Traverso and colleagues have now demonstrated that they can supply the energy needs of a drug release device for at least a week using stomach acid as their power source. It was just a matter of recognizing that the stomach can provide the chemicals necessary to transfer electrons in a galvanic cell, and then using that cell to power ingest-ible electronics.
“It’s not only the stomach than can do it,” he said. “We can even harvest energy from the intestines. So there’s a lot of potential here to find viable power sources that can help make these devices more of a reality.”
But what about control? Rus’s team uses magnets to guide their device. Zarrouk believes that remote control capabilities could be helpful.
Rentschler, however, believes ingestible robots might better serve patients if they are autonomous. He and his colleagues are taking a page from autonomous automobiles to provide ingestible devices the intelligence they need to get around the GI tract on their own.

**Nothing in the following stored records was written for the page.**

## src/rtl/if_id_stage.sv

```systemverilog
// IF/ID pipeline register for the 5-stage MIPS core. It absorbs instruction-memory
// wait states with a one-entry hold buffer and applies exception and eret flushes.
module if_id_stage #(
    parameter logic [31:0] PC_START   = 32'h0000_3000,
    parameter logic [31:0] HANDLER_PC = 32'h0000_4180,
    parameter logic [4:0]  EXC_ADEL   = 5'd4
) (
    input  logic        clk,
    input  logic        reset,
    input  logic [31:0] F_PC,
    input  logic [31:0] F_Instr,
    input  logic        F_ExcAdEL,
    input  logic        i_ready,
    input  logic        D_isBranch,
    input  logic        En,
    input  logic        req,
    input  logic        flush,
    output logic        if_stall,
    output logic [31:0] D_PC,
    output logic [31:0] D_Instr,
    output logic [4:0]  D_ExcCode,
    output logic        D_BD,
    output logic        D_Valid,
    output logic        dbg_held
);

    // Handshake: the fetch side offers a word that is valid when i_ready=1 (or when
    // it faults), and decode accepts it on a rising edge with En=1. A valid word
    // offered while En=0 is parked in the hold buffer instead of being dropped.
    typedef enum logic {EMPTY = 1'b0, HELD = 1'b1} hold_state_t;

    hold_state_t state, state_next;

    logic [31:0] buf_pc;
    logic [31:0] buf_instr;
    logic        buf_adel;
    logic        buf_bd;
    logic        buf_load;

    logic [31:0] src_pc;
    logic [31:0] src_instr;
    logic        src_adel;
    logic        src_bd;
    logic        src_valid;

    always_comb begin
        if (state == HELD) begin
            src_pc    = buf_pc;
            src_instr = buf_instr;
            src_adel  = buf_adel;
            src_bd    = buf_bd;
            src_valid = 1'b1;
        end else begin
            src_pc    = F_PC;
            src_instr = F_Instr;
            src_adel  = F_ExcAdEL;
            src_bd    = D_isBranch;
            src_valid = i_ready | F_ExcAdEL;
        end
    end

    // A faulting fetch is forwarded immediately and never waits on memory.
    assign if_stall = (state == EMPTY) & ~i_ready & ~F_ExcAdEL;
    assign dbg_held = (state == HELD);

    always_comb begin
        state_next = state;
        buf_load   = 1'b0;
        if (req || flush) begin
            state_next = EMPTY;
        end else if (!En) begin
            if (state == EMPTY && src_valid) begin
                state_next = HELD;
                buf_load   = 1'b1;
            end
        end else if (src_valid) begin
            state_next = EMPTY;
        end
    end

    always_ff @(posedge clk) begin
        if (reset) begin
            state     <= EMPTY;
            buf_pc    <= PC_START;
            buf_instr <= 32'd0;
            buf_adel  <= 1'b0;
            buf_bd    <= 1'b0;
        end else begin
            state <= state_next;
            if (buf_load) begin
                buf_pc    <= F_PC;
                buf_instr <= F_Instr;
                buf_adel  <= F_ExcAdEL;
                buf_bd    <= D_isBranch;
            end
        end
    end

    always_ff @(posedge clk) begin
        if (reset) begin
            D_PC      <= PC_START;
            D_Instr   <= 32'd0;
            D_ExcCode <= 5'd0;
            D_BD      <= 1'b0;
            D_Valid   <= 1'b0;
        end else if (req) begin
            D_PC      <= HANDLER_PC;
            D_Instr   <= 32'd0;
            D_ExcCode <= 5'd0;
            D_BD      <= 1'b0;
            D_Valid   <= 1'b0;
        end else if (flush) begin
            D_PC      <= F_PC;
            D_Instr   <= 32'd0;
            D_ExcCode <= 5'd0;
            D_BD      <= 1'b0;
            D_Valid   <= 1'b0;
        end else if (En) begin
            if (src_valid) begin
                D_PC      <= src_pc;
                D_BD      <= src_bd;
                D_Valid   <= 1'b1;
                D_Instr   <= src_adel ? 32'd0 : src_instr;
                D_ExcCode <= src_adel ? EXC_ADEL : 5'd0;
            end else begin
                // Memory-wait bubble keeps the delay-slot attribution for EPC/BD.
                D_PC      <= F_PC;
                D_Instr   <= 32'd0;
                D_ExcCode <= 5'd0;
                D_BD      <= D_isBranch;
                D_Valid   <= 1'b0;
            end
        end
    end

endmodule

```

“In some ways, it’s a simpler problem than autonomous cars,” Rentschler said. “We don’t have road signs, we don’t have pedestrians, we don’t have high speeds, and we don’t have a lot of unexpected things coming our way. What we do have is kind of a tunnel where you are, generally speaking, just going forward or backward. It allows us to do computation pretty well.”
Using just a single camera, they can measure speeds and positions that can then help guide the device as it navigates the colon.
“We’re basically trying to take all the knowledge from self-driving vehicles and then simplify it so we can do it quickly, in real-time, with a simple camera,” he said. “So far, it’s working out really, really well and raises the possibility that these kinds of devices can work without any kind of medical infrastructure.”
Moving toward Clinical Use
While all these labs are working on different engineering challenges, as well as different sets of healthcare requirements, they all see the benefits of a small and steerable robot that can replace current methods to investigate the human gut.
Kyle Berean, a postdoctoral researcher in electronics and telecommunications engineering at Australia’s Royal Melbourne Institute of Technology who helped develop a pill sensor that measures gas levels in the digestive tract, says he believes that we are seeing the beginnings of a whole new field of robotic inventions in this space.
“Actually gaining access to what’s going on in the GI system—we’ve never had good access to that before,” he said. “What we’ve started is fairly simple, but it offers the possibility to do so much more in the future.
“Once we verify these devices’ clinical relevance, and get them into the hands of researchers and clinicians, we have the possibility of helping all those people, estimated to be about one in five in Western countries, who are suffering from gastrointestinal issues.”
Zarrouk, meanwhile, continues to be excited by the possibility of designing medical devices that can go, to paraphrase that famous line from Star Trek: Where no medical device has gone before. With proper funding, he believes that we will see robots like his SAW in clinical use within the next five years.
“For more than 10 years, I’ve been searching for a solution for how to get a robot to move in this environment,” he said. “It’s been such an interesting problem to try to solve.
“Now that we are closer, there is the possibility that we can really make a difference in care. If we can meet these different challenges and create robots that can help treat patients in a better way—and maybe even save lives—it’s a big success from my point of view.”